_Supplied records_.

"""

===== src/rtl/counter_pkg.sv =====
// Shared types and helpers for the counter/timer utility layer.
package counter_pkg;

   typedef enum logic {
      IDLE = 1'b0,
      RUN  = 1'b1
   } timer_state_t;

   localparam int PRESCALE_DEFAULT = 4;

   // Prescaler register width; a divide-by-2 still needs one flop.
   function automatic int presc_width(input int prescale);
      return (prescale > 2) ? $clog2(prescale) : 1;
   endfunction

   localparam int PRESC_W_DEFAULT = presc_width(PRESCALE_DEFAULT);

endpackage


===== src/rtl/countdown_prescaler.sv =====
// Power-of-two tick divider: passes every PRESCALE-th enabled cycle as a tick.
module countdown_prescaler
   import counter_pkg::*;
#(
   parameter int PRESCALE = PRESCALE_DEFAULT
) (
   input  logic clk,
   input  logic rst_n,
   input  logic clr_i,
   input  logic cnt_en_i,
   output logic tick_o
);

   localparam int W = presc_width(PRESCALE);

   logic [W-1:0] presc_q;
   logic [W-1:0] presc_d;

   always_comb begin
      presc_d = presc_q;
      if (clr_i) begin
         presc_d = '0;
      end else if (cnt_en_i) begin
         presc_d = presc_q + 1'b1;
      end
   end

   always_ff @(posedge clk or negedge rst_n) begin
      if (!rst_n) begin
         presc_q <= '0;
      end else begin
         presc_q <= presc_d;
      end
   end

   assign tick_o = cnt_en_i & (&presc_q);

endmodule


===== src/rtl/countdown_timer.sv =====
// Loadable down-counter with terminal-count pulse and optional auto-reload.
// Define COUNTDOWN_PRESCALE_EN to divide the en tick rate by PRESCALE.
module countdown_timer
   import counter_pkg::*;
#(
   parameter int DATA_WIDTH = 8,
   parameter int STEP       = 1,
   parameter int PRESCALE   = PRESCALE_DEFAULT
) (
   input  logic                  clk,
   input  logic                  rst,
   input  logic                  load,
   input  logic [DATA_WIDTH-1:0] load_val,
   input  logic                  start,
   input  logic                  stop,
   input  logic                  en,
   input  logic                  auto_reload,
   output logic [DATA_WIDTH-1:0] count,
   output logic                  busy,
   output logic                  done
);

   localparam logic [DATA_WIDTH-1:0] STEP_V = DATA_WIDTH'(STEP);

   timer_state_t          state_q, state_d;
   logic [DATA_WIDTH-1:0] count_q, count_d;
   logic [DATA_WIDTH-1:0] reload_q, reload_d;
   logic                  done_q, done_d;
   logic                  run_en;
   logic                  tick;

   assign run_en = (state_q == RUN) & en;

`ifdef COUNTDOWN_PRESCALE_EN
   countdown_prescaler #(
      .PRESCALE (PRESCALE)
   ) u_prescaler (
      .clk      (clk),
      .rst_n    (rst),
      .clr_i    (load | start),
      .cnt_en_i (run_en),
      .tick_o   (tick)
   );
`else
   assign tick = run_en;
`endif

   always_comb begin
      state_d  = state_q;
      count_d  = count_q;
      reload_d = reload_q;
      done_d   = 1'b0;
      if (load) begin
         count_d  = load_val;
         reload_d = load_val;
         state_d  = IDLE;
      end else if (stop) begin
         state_d = IDLE;
      end else if (start && (state_q == IDLE)) begin
         // Starting an expired timer reports completion instead of running.
         if (count_q != '0) begin
            state_d = RUN;
         end else begin
            done_d = 1'b1;
         end
      end else if (tick) begin
         if (count_q <= STEP_V) begin
            done_d = 1'b1;
            if (auto_reload && (reload_q != '0)) begin
               count_d = reload_q;
            end else begin
               count_d = '0;
               state_d = IDLE;
            end
         end else begin
            count_d = count_q - STEP_V;
         end
      end
   end

   always_ff @(posedge clk or negedge rst) begin
      if (!rst) begin
         state_q  <= IDLE;
         count_q  <= '0;
         reload_q <= '0;
         done_q   <= 1'b0;
      end else begin
         state_q  <= state_d;
         count_q  <= count_d;
         reload_q <= reload_d;
         done_q   <= done_d;
      end
   end

   assign count = count_q;
   assign busy  = (state_q == RUN);
   assign done  = done_q;

endmodule


===== config.mk =====
export PLATFORM = sky130hd
export DESIGN_NAME = countdown_timer
export DESIGN_NICKNAME = d
export VERILOG_FILES = /design/src/rtl/counter_pkg.sv /design/src/rtl/countdown_prescaler.sv /design/src/rtl/countdown_timer.sv
export SDC_FILE = /design/constraint.sdc
export NUM_CORES = 1
export LEC_CHECK = 0
export BUFFER_PORTS_ARGS = -buffer_cell sky130_fd_sc_hd__buf_2
export CORE_MARGIN = 2
export CORE_UTILIZATION = 57
export DETAILED_ROUTE_END_ITERATION = 7
export PLACE_DENSITY = 0.91
export REMOVE_ABC_BUFFERS = 1
export SKIP_LAST_GASP = 1
export SLEW_MARGIN = 20
export SYNTH_ARGS = -nofsm -noshare
export SYNTH_HDL_FRONTEND = slang
export SYNTH_SLANG_ARGS = --single-unit

===== constraint.sdc =====
create_clock -name clk -period 5.9 [get_ports clk]
set_clock_uncertainty 0.05 [all_clocks]
set_input_delay 0.59 -clock clk [delete_from_list [all_inputs] [get_ports clk]]
set_output_delay 0.59 -clock clk [all_outputs]
set_load 0.01 [all_outputs]

# Yosys cells after proc, flatten, opt, wreduce, memory -nomap -nowiden
# Index checks and enable logic that the tools add are counted.
[word_totals]
out_inout_bits = 10
regBits = 18
in_bits = 15
wordCells = 40
[op_classes]
eq_ne = 4
muxes = 19
order_cmp = 1
n_addsub = 1
bitwise = 2
n_reduce_logical = 9
[op_table]
columns = ["operator", "count"]
rows = [
  ["8-bit 2-to-1 mux", 6],
  ["8-bit nonzero test", 2],
  ["1-bit 2-to-1 mux", 13],
  ["8-bit by 1-bit <= comparator with 1-bit output (second input constant)", 1],
  ["4-bit nonzero test", 2],
  ["8-bit by 1-bit subtractor with 8-bit output (second input constant)", 1],
  ["2-bit inequality test (second input constant)", 2],
  ["4-bit by 3-bit inequality test with 1-bit output (second input constant)", 1],
  ["4-bit inequality test (second input constant)", 1],
  ["4-bit AND reduction", 1],
  ["3-bit AND reduction", 1],
  ["1-bit logical AND", 2],
  ["2-bit nonzero test", 1],
  ["1-bit bitwise AND", 1],
  ["1-bit NOT", 1],
]

# Logic depth before layout (Yosys ltp)
[logic_depth]
ltp_word = 8
depth_mapped = 8
ltp_nobuf = 6

# Least setup slack after synthesis
# OpenSTA, ideal clock, no wires.
[synth_path]
path_kind = "register -> register"
from = "register count_q[0], in the netlist count[0]"
to = "register count_q[4], in the netlist count[4]"
synth_period_minus_slack_ns = 2.068
path_buffers = 2
setup_time_ns = 0.133
required_ns = 5.717
stages_incl_launch_ff = 9
slack_ns = 3.832
t_arrival_ns = 1.885
path_cell_list = "dfrtp_1 inv_1 ha_1 or2_1 buf_6 and4_1 buf_4 a2111oi_2 nor3_2"
[synth_between]
elab_chain_cells = 6
elab_cells_between_ends = 7
cone_classes = "add/sub: 1; order compare: 1; mux: 5"
[synth_rtl]
columns = ["element", "line_no", "rtl"]
rows = [
  ["start: declaration", "countdown_timer.sv:26", "logic [DATA_WIDTH-1:0] count_q, count_d;"],
  ["start signal: assignment", "countdown_timer.sv:89", "count_q <= count_d;"],
  ["8-bit by 1-bit subtractor with 8-bit output or 8-bit by 1-bit <= comparator with 1-bit output (tied branches)", "countdown_timer.sv:76, countdown_timer.sv:67", ""],
  ["8-bit 2-to-1 mux *", "countdown_timer.sv:67", "if (count_q <= STEP_V) begin"],
  ["8-bit 2-to-1 mux *", "countdown_timer.sv:66", "end else if (tick) begin"],
  ["8-bit 2-to-1 mux *", "countdown_timer.sv:59", "end else if (start && (state_q == IDLE)) begin"],
  ["8-bit 2-to-1 mux *", "countdown_timer.sv:57", "end else if (stop) begin"],
  ["8-bit 2-to-1 mux *", "countdown_timer.sv:53", "if (load) begin"],
]
# Mark *: on every way between the ends. The rest lies on a longest branch, timed or not. The select of a mux whose other input is x is not followed.
# A chain may end at the register's enable or synchronous reset.

# Worst setup path in the final report
[layout_path]
from = "register count_q[0], in the netlist count[0]"
to = "register count_q[5], in the netlist count[5]"
# Same word-level chain as after synthesis.

==> results.sh <==
export IMPL_status="completed"
export IMPL_fin_cells=163
export IMPL_final_layout_size_suffix_gt1_share_pct=24.3
export IMPL_die_area_mm2=0.00233
export IMPL_viasPerCell=6.60
export IMPL_final_nets=156
export IMPL_cts_tree="done"
export IMPL_fillCellCount=158
export IMPL_wl_um=2750
export IMPL_ys_ff_latch=18
export IMPL_io_buffer_count=24
export IMPL_cts_resized=0
export IMPL_ant_nets=0
export IMPL_routabilityCongestion=0.906
export IMPL_num_antenna_cells=0
export IMPL_finalCritPeriodShare_pct=35.7
export IMPL_grt_remaining_overflow=0
export IMPL_synth_edf_count=0
export IMPL_core_area_mm2=0.00190
export IMPL_seq_area_frac_synth_pct=40.3
export IMPL_cap_violations=0
export IMPL_synthCells=115
export IMPL_power_frac_comb_pct=21.6
export IMPL_synth_top_cells_by_area="dfrtp_1, mux2_1, ha_1"
export IMPL_p_seq_share_pct=55.6
export IMPL_drt_iter0_drc=25
export IMPL_critPathMaxFanout=7
export IMPL_antenna_found_initial=0
export IMPL_power_leakage_nw=0.553
export IMPL_htree_num_levels=1
export IMPL_grt_pass1_vias=973
export IMPL_dr_pass1_iters=4
export IMPL_timing_final_hold_violations=0
export IMPL_cts_buffers=3
export IMPL_grt_max_degree=25
export IMPL_grt_setup_unrepaired="no"
export IMPL_grt_pass1_wl_um=4210
export IMPL_power_switching_mw=0.0888
export IMPL_arrival_ns=2.28
export IMPL_cts_root_buf="clkbuf_4"
export IMPL_synthFlopType="dfrtp_1"
export IMPL_clk_pin_slew_worst_paths_ns=0.10
export IMPL_worst_pin_slew_ns=0.607
export IMPL_ir_drop_v=0.000143
export IMPL_finalMaxSlewViolations=0
export IMPL_wire_per_inst_um=16.9
export IMPL_die_h_um=48.3
export IMPL_cp_start_kind="register"
export IMPL_placed_area_mm2=0.00123
export IMPL_mostFrequentLayoutCells="buf_2, dfrtp_1, inv_1"
export IMPL_async_reset_ff_share_pct=100
export IMPL_endpoint_kind="register"
export IMPL_worstPathRequired_ns=6.07
export IMPL_final_cell_area_mm2=0.00125
export IMPL_postSynthAreaPerCell_um2=9.72
export IMPL_fin_crit_ns=2.11
export IMPL_fin_tns_setup_ns=0
export IMPL_postCtsHoldBufs=0
export IMPL_max_freq_mhz=475
export IMPL_r2r_start="count[0]"
export IMPL_grt_usage_pct=26.1
export IMPL_die_w_um=48.3
export IMPL_synthesis_area_mm2=0.00112
export IMPL_critPathKind="register to register"
export IMPL_crit_path_end="count[5]"
export IMPL_swShare_pct=32.6
export IMPL_p_int_mw=0.183
export IMPL_dpl_cell_count=160
export IMPL_areaGrowthSynthToFinish_pct=12.1
export IMPL_clockBufferDepth=2
export IMPL_synth_top_area_share_pct=40.3
export IMPL_r2r_cells=6
export IMPL_num_vias=1075
export IMPL_holdCritPathClass="primary input to async pin"
export IMPL_ioPinCount=25
export IMPL_yosys_area_top_type="dfrtp_1"
export IMPL_clk_latency_ns=0.29
export IMPL_yosys_warnings=0
export IMPL_start_util_pct=58.8
export IMPL_clock_sinks=18
export IMPL_drc=0
export IMPL_startpoint="count[0]"
export IMPL_reg2reg_to="count[5]"
export IMPL_relSlewSlack_pct=59.4
export IMPL_pwr_share_clk_pct=22.7
export IMPL_yosysUniqueCellTypes=44
export IMPL_r2r_setup_slack_ns=3.79
export IMPL_setup_viol=0
export IMPL_cts_setup_buffers=0
export IMPL_num_rows=16
export IMPL_dp_hpwl_um=2030
export IMPL_power_density_mw_per_mm2=217
export IMPL_layout_commonest_cell="buf_2"
power by group through the flow:
stage	combinational, mW	clock, mW	sequential [mW]
global placement	0.0561	0	0.152
CTS	0.0589	0.0612	0.150
global route	0.0662	0.0682	0.153
detailed placement	0.0583	0	0.153
floorplan	0.0323	0	0.152
finish	0.0589	0.0619	0.151
how the worst min path moves through the flow:
stage / endpoint / slack, ns / cells past startpoint
final: count[7] / 0.16 / 1
after global routing: busy / 0.19 / 1
after CTS: count[7] / 0.17 / 1
after detailed placement: reload_q[3] / 0.46 / 1
after global placement: reload_q[3] / 0.45 / 1
after floorplan: busy / 0.24 / 0
critical path: stages (launching register included):
cell,delay (ns)
dfrtp_1,0.45
inv_1,0.11
ha_1,0.25
or2_1,0.32
and3_4,0.24
or4_1,0.47
a31oi_1,0.14
flip-flops by register name (all words and copies together), names as in the netlist:
register and cells:
reload_q 8, busy 1, count 8, done 1
routing by layer:
metal | vias to the layer above | share of wire, % | global-route usage [%]
met1 | 502 | 41 | 33.3
met2 | 82 | 49 | 43.2
met3 | 9 | 8.1 | 4.07
met5 | - | 0 | 0
li1 | 482 | - | -
met4 | 0 | 1.6 | 11.9
cell families (layout without fill, tap and decap cells):
| family | after synthesis | count (layout) | share of synthesized area, % |
|---|---|---|---|
| muxes | 6 | 6 | 5.93 |
| and+or+nand+nor | 37 | 37 | 20.6 |
| DFF | 18 | 18 | 40.3 |
| xor gates and xnor gates | 1 | 1 | 0.784 |
| adders and majority gates | 3 | 3 | 3.36 |
| AOI/OAI and AO/OA | 34 | 34 | 21.9 |
| buffers and inverters | 16 | 37 | 7.06 |
cell usage after synthesis (2+ instances only):
cell and n:
dfrtp_1 18, inv_1 10, nand2_1 7, nor2_1 7
a21oi_1 6, a31oi_1 5, mux2_1 5, nor3_1 4
nor4_1 4, ha_1 3, o21ai_1 3, a2111oi_2 2
a211oi_1 2, a22oi_1 2, buf_6 2, clkbuf_1 2
nand3_1 2, nand4_1 2, o21ai_0 2, o22ai_1 2
or4_1 2
final cells by class:
type	instances	area, um2	area share [%]
clock buffers	3	22.5	1.80
flip-flops and latches	18	450	36.0
repair buffers	24	120	9.59
inverters	10	37.5	3.00
multi-input cells	81	588	47.0
well taps	27	33.8	2.70
through the flow:
| step | worst slack [ns] | total power, mW | utilization, % | hold slack [ns] |
|---|---|---|---|---|
| after floorplan | 3.94 | 0.184 | - | 0.244 |
| after global placement | 3.93 | 0.208 | 64.7 | 0.452 |
| after detailed placement | 3.84 | 0.211 | 64.7 | 0.457 |
| after CTS | 3.82 | 0.271 | 65.9 | 0.175 |
| after global routing | 3.71 | 0.287 | 65.9 | 0.185 |
| final | 3.79 | 0.272 | 65.9 | 0.164 |
No activity file was read; power rests on OpenSTA's default activity.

"""

_Work to complete_.
Using the entries above, return exactly the lines from the line with "export SYNTH_SLANG_ARGS = --single-unit" to the line with "# Yosys cells", counting both of those lines.

_Task output_.
export SYNTH_SLANG_ARGS = --single-unit

===== constraint.sdc =====
create_clock -name clk -period 5.9 [get_ports clk]
set_clock_uncertainty 0.05 [all_clocks]
set_input_delay 0.59 -clock clk [delete_from_list [all_inputs] [get_ports clk]]
set_output_delay 0.59 -clock clk [all_outputs]
set_load 0.01 [all_outputs]

# Yosys cells after proc, flatten, opt, wreduce, memory -nomap -nowiden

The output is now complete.